# Problem to solve:
Restate word for word the lines in the listing below, starting at the line containing "track_usage_pct = 23.27" and ending at the line containing "cts_sinks = 60", both included; leave out the rest.

┏━━

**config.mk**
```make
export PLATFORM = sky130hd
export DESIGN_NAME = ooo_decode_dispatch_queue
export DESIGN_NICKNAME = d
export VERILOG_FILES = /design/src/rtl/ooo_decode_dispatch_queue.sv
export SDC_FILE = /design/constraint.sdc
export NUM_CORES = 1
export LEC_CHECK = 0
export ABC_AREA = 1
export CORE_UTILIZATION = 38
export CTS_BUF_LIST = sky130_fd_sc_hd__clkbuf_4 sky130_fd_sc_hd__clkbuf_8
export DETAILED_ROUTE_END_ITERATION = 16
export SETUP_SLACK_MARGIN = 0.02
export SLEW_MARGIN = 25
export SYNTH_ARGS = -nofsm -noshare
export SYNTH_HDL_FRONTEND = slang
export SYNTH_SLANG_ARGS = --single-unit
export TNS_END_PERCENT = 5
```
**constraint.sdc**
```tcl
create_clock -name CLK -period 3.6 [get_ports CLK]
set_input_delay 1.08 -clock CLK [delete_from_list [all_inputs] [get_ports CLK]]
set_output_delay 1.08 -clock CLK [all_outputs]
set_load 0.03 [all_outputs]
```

┗━━
┏━━

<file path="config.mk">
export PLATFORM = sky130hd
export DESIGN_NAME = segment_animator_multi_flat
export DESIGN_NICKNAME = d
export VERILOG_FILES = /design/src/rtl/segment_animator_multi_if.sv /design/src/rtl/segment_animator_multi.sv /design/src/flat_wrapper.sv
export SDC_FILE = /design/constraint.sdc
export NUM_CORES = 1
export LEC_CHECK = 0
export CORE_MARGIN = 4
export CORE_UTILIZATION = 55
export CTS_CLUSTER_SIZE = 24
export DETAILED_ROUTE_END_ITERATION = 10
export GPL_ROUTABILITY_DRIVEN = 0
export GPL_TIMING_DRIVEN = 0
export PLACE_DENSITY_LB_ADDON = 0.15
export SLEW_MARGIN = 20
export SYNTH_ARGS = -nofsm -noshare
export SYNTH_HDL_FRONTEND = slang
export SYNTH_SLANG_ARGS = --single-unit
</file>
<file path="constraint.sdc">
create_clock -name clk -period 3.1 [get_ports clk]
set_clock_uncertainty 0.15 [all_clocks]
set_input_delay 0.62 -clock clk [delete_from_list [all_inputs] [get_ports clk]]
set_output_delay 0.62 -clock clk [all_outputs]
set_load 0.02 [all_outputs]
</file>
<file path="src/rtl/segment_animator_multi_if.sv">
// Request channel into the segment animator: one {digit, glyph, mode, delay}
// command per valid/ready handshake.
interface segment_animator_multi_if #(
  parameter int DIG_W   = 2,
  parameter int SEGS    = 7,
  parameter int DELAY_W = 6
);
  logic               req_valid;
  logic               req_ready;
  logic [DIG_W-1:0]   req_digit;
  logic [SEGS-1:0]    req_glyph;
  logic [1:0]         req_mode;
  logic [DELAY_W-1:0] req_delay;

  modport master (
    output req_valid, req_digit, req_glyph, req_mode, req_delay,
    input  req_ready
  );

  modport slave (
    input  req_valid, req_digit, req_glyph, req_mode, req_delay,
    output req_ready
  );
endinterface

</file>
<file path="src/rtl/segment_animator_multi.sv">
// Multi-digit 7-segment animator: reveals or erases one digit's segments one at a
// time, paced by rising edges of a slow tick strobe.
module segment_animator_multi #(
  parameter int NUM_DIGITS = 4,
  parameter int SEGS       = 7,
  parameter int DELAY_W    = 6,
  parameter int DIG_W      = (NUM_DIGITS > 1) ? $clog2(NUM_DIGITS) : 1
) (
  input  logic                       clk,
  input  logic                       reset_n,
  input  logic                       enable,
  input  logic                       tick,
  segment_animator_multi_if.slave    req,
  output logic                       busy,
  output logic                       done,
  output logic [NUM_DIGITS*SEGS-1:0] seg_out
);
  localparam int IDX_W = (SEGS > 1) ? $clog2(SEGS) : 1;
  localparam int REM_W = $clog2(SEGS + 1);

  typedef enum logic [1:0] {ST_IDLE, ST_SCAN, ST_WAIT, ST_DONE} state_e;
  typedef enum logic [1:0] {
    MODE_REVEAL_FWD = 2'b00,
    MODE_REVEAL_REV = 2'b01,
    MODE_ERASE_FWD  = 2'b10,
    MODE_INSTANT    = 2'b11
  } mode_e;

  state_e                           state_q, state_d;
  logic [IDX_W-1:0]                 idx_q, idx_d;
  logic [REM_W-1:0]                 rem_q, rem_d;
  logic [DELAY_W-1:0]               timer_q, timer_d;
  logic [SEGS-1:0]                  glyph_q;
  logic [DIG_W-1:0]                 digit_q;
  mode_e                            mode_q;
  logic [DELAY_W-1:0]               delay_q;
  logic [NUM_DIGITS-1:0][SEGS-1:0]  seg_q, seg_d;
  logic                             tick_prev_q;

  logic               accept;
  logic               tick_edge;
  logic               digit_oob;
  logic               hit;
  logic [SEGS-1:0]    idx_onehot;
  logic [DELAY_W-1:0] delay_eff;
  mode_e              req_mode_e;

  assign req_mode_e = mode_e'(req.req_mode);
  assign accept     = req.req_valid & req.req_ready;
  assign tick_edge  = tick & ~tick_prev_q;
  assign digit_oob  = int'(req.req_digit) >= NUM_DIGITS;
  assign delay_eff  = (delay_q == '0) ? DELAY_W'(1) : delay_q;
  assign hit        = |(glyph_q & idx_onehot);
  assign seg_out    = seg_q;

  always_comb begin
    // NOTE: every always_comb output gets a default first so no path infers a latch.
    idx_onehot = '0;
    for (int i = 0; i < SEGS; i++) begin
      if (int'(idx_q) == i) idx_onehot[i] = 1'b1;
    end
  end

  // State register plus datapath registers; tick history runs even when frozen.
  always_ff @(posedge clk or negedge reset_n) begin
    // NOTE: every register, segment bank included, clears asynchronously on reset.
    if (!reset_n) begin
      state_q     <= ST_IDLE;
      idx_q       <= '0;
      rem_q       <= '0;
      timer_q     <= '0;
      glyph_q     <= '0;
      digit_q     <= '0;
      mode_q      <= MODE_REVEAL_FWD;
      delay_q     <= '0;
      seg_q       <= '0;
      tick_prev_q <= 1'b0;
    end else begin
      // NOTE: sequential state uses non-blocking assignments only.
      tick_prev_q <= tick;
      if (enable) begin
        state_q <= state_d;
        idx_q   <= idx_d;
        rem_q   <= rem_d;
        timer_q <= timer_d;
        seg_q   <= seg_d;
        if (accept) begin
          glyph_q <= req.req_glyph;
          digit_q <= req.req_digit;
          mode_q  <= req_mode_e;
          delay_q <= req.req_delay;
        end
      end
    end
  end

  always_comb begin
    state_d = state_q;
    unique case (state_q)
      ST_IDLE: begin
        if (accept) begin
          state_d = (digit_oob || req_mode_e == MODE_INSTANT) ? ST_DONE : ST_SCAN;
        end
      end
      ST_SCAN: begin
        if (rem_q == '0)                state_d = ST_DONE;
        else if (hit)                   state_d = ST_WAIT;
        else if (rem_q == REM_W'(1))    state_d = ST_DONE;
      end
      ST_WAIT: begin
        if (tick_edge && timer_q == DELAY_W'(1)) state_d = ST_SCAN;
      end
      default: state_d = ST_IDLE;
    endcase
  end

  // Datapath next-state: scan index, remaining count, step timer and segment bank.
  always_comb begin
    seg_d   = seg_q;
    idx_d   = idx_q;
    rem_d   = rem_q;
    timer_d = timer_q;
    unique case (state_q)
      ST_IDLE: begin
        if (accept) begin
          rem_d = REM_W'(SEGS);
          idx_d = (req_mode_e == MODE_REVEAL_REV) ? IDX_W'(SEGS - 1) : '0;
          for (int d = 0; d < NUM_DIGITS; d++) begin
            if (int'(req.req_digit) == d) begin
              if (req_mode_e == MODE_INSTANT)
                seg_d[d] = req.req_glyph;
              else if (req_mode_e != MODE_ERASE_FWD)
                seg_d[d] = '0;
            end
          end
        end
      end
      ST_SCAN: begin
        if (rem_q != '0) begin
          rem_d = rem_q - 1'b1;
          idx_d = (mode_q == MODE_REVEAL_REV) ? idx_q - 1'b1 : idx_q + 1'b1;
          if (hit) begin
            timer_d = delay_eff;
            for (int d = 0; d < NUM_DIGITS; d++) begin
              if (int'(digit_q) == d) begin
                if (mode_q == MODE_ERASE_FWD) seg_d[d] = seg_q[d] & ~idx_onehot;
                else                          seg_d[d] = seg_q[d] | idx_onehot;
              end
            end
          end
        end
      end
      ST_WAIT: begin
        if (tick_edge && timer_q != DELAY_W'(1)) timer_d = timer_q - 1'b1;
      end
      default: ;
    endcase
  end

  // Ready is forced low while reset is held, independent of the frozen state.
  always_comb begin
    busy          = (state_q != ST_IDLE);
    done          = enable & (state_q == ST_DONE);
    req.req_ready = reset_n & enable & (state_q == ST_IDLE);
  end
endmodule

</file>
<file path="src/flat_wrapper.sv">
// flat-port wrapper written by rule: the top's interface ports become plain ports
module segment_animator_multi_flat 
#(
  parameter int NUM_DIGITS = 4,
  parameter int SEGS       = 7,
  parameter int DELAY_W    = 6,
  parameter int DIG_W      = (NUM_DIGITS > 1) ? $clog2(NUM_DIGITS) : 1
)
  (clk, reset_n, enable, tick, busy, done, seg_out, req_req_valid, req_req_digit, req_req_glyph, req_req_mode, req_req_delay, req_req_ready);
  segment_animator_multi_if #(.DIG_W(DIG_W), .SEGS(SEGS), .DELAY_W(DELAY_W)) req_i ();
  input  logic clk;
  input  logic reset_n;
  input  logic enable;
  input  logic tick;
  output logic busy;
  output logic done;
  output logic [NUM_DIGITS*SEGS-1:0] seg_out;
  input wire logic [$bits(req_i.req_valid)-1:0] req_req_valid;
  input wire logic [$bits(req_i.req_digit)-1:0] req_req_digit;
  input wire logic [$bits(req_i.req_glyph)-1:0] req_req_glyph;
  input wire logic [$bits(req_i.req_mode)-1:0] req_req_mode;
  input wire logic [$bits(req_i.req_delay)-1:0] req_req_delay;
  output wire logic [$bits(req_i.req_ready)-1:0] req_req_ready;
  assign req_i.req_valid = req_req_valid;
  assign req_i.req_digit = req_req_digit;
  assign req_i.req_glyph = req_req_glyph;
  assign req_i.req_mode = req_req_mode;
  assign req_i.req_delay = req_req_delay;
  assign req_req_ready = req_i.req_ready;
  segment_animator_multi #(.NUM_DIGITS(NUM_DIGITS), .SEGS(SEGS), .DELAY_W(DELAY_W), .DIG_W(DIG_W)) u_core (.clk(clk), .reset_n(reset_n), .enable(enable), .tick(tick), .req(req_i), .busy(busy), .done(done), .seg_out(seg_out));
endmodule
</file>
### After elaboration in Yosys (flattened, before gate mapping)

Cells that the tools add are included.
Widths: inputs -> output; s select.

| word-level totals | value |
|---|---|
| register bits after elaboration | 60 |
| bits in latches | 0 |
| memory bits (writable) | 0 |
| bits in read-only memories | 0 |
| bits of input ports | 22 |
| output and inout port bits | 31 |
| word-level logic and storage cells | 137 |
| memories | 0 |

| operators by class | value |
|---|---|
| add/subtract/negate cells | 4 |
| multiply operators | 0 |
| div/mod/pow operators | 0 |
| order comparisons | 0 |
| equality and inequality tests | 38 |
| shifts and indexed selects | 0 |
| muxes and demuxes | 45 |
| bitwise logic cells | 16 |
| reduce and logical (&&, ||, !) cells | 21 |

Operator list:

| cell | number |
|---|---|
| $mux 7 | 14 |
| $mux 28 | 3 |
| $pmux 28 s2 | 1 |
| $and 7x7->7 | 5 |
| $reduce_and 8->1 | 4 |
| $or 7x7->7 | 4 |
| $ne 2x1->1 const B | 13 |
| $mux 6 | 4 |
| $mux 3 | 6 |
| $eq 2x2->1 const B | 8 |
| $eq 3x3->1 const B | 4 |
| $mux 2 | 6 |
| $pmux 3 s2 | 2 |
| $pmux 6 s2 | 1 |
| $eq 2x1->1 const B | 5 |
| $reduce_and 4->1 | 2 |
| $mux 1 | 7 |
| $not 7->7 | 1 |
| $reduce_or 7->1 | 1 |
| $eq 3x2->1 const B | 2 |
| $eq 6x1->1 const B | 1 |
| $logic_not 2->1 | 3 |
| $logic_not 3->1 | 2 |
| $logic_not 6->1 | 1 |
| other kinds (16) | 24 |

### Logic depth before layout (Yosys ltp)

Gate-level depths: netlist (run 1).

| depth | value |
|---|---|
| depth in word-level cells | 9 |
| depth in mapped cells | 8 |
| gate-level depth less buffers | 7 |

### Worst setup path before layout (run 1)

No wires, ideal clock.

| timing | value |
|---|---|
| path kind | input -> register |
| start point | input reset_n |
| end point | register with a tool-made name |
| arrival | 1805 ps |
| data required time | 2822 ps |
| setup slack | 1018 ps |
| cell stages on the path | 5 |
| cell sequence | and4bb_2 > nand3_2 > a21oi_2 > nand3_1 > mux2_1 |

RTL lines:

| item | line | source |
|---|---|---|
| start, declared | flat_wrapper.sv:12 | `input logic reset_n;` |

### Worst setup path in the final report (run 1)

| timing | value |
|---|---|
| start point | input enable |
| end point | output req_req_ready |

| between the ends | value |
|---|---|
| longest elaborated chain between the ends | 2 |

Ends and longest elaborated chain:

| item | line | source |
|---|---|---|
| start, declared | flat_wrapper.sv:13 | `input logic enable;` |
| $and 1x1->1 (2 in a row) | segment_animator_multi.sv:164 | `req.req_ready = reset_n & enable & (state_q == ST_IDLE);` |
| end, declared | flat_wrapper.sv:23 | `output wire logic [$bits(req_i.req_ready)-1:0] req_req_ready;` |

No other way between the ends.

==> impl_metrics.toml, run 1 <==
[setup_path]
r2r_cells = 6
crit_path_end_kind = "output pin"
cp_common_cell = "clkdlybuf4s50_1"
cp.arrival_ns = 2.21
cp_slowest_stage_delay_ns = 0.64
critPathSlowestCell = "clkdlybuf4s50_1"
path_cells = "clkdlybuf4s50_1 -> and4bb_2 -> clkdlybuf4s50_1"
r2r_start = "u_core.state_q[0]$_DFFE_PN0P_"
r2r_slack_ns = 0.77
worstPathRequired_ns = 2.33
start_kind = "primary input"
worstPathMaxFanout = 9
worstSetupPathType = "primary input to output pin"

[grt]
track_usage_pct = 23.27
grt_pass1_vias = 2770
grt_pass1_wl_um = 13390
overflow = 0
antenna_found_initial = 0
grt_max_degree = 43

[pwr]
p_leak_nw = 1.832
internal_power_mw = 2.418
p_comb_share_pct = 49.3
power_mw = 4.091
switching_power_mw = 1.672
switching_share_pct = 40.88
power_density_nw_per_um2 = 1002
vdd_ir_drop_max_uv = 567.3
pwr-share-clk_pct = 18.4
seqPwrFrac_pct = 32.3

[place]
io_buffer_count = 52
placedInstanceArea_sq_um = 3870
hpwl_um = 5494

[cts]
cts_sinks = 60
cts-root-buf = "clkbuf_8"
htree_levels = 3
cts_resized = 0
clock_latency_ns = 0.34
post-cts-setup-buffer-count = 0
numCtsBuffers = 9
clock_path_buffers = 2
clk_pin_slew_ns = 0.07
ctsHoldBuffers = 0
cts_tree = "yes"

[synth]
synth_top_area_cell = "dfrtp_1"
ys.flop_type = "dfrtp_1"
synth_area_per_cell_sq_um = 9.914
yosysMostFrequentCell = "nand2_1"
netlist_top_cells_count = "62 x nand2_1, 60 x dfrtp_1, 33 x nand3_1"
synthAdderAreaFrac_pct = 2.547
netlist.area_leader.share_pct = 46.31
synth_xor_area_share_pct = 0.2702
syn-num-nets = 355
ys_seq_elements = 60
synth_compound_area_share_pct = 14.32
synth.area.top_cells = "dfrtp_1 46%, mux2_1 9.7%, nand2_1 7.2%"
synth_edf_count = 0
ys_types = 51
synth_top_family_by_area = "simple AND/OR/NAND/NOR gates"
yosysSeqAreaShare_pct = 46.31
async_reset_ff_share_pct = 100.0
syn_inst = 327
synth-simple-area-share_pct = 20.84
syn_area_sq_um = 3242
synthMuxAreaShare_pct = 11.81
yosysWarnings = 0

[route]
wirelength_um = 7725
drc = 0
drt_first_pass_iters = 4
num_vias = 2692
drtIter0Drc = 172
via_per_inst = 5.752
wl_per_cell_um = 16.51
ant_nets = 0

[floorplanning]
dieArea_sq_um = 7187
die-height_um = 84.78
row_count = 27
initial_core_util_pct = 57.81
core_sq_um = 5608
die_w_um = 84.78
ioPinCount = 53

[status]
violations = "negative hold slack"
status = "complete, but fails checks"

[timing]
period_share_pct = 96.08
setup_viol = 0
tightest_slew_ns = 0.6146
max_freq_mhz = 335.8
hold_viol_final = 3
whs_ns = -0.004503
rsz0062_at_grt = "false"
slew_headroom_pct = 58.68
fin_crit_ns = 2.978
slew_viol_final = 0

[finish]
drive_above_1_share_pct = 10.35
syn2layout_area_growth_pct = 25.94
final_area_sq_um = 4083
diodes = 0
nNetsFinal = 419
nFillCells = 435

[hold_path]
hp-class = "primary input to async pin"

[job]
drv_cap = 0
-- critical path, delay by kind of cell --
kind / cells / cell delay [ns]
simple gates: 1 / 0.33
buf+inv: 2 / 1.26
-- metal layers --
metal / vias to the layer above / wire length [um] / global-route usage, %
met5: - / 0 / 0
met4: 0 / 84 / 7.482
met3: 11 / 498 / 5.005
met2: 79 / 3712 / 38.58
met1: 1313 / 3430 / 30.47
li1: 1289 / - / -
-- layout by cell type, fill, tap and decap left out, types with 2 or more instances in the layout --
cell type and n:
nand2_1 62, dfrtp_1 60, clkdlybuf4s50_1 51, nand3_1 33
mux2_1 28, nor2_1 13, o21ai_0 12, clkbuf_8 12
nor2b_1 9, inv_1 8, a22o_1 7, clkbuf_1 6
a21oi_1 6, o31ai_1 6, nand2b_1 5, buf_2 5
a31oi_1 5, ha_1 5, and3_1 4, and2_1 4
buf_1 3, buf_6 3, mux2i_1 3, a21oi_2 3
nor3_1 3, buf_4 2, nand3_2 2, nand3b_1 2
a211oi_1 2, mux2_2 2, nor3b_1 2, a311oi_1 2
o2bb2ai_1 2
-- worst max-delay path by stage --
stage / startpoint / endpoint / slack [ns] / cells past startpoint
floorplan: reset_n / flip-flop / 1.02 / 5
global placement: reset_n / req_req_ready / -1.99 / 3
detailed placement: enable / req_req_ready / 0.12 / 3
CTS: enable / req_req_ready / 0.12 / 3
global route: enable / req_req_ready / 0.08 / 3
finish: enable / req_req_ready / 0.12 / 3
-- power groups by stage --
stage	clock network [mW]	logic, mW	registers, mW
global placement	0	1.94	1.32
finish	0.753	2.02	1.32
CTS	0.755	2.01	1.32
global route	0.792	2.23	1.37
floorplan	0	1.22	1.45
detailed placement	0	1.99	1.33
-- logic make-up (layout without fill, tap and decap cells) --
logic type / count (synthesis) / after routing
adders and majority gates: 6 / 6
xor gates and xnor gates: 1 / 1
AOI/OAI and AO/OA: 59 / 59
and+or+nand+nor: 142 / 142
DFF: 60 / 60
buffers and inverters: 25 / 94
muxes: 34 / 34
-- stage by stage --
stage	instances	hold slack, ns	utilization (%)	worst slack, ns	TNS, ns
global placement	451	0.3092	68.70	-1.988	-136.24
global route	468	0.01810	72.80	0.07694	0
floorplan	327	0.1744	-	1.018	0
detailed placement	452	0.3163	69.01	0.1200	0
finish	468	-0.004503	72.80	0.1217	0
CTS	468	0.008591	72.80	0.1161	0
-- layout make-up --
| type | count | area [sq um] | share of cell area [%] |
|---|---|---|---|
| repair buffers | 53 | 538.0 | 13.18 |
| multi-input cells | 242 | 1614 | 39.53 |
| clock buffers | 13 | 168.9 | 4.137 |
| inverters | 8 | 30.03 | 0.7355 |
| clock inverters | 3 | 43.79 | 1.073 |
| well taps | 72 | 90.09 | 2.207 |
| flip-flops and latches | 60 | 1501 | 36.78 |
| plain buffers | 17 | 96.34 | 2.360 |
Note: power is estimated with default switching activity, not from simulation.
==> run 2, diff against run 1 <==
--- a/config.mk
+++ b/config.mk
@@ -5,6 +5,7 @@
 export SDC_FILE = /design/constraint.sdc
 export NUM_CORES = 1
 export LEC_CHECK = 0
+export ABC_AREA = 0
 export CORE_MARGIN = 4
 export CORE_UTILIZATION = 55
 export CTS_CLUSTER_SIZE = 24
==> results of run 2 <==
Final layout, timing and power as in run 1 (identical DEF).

┗━━

# Written solution:
track_usage_pct = 23.27
grt_pass1_vias = 2770
grt_pass1_wl_um = 13390
overflow = 0
antenna_found_initial = 0
grt_max_degree = 43

[pwr]
p_leak_nw = 1.832
internal_power_mw = 2.418
p_comb_share_pct = 49.3
power_mw = 4.091
switching_power_mw = 1.672
switching_share_pct = 40.88
power_density_nw_per_um2 = 1002
vdd_ir_drop_max_uv = 567.3
pwr-share-clk_pct = 18.4
seqPwrFrac_pct = 32.3

[place]
io_buffer_count = 52
placedInstanceArea_sq_um = 3870
hpwl_um = 5494

[cts]
cts_sinks = 60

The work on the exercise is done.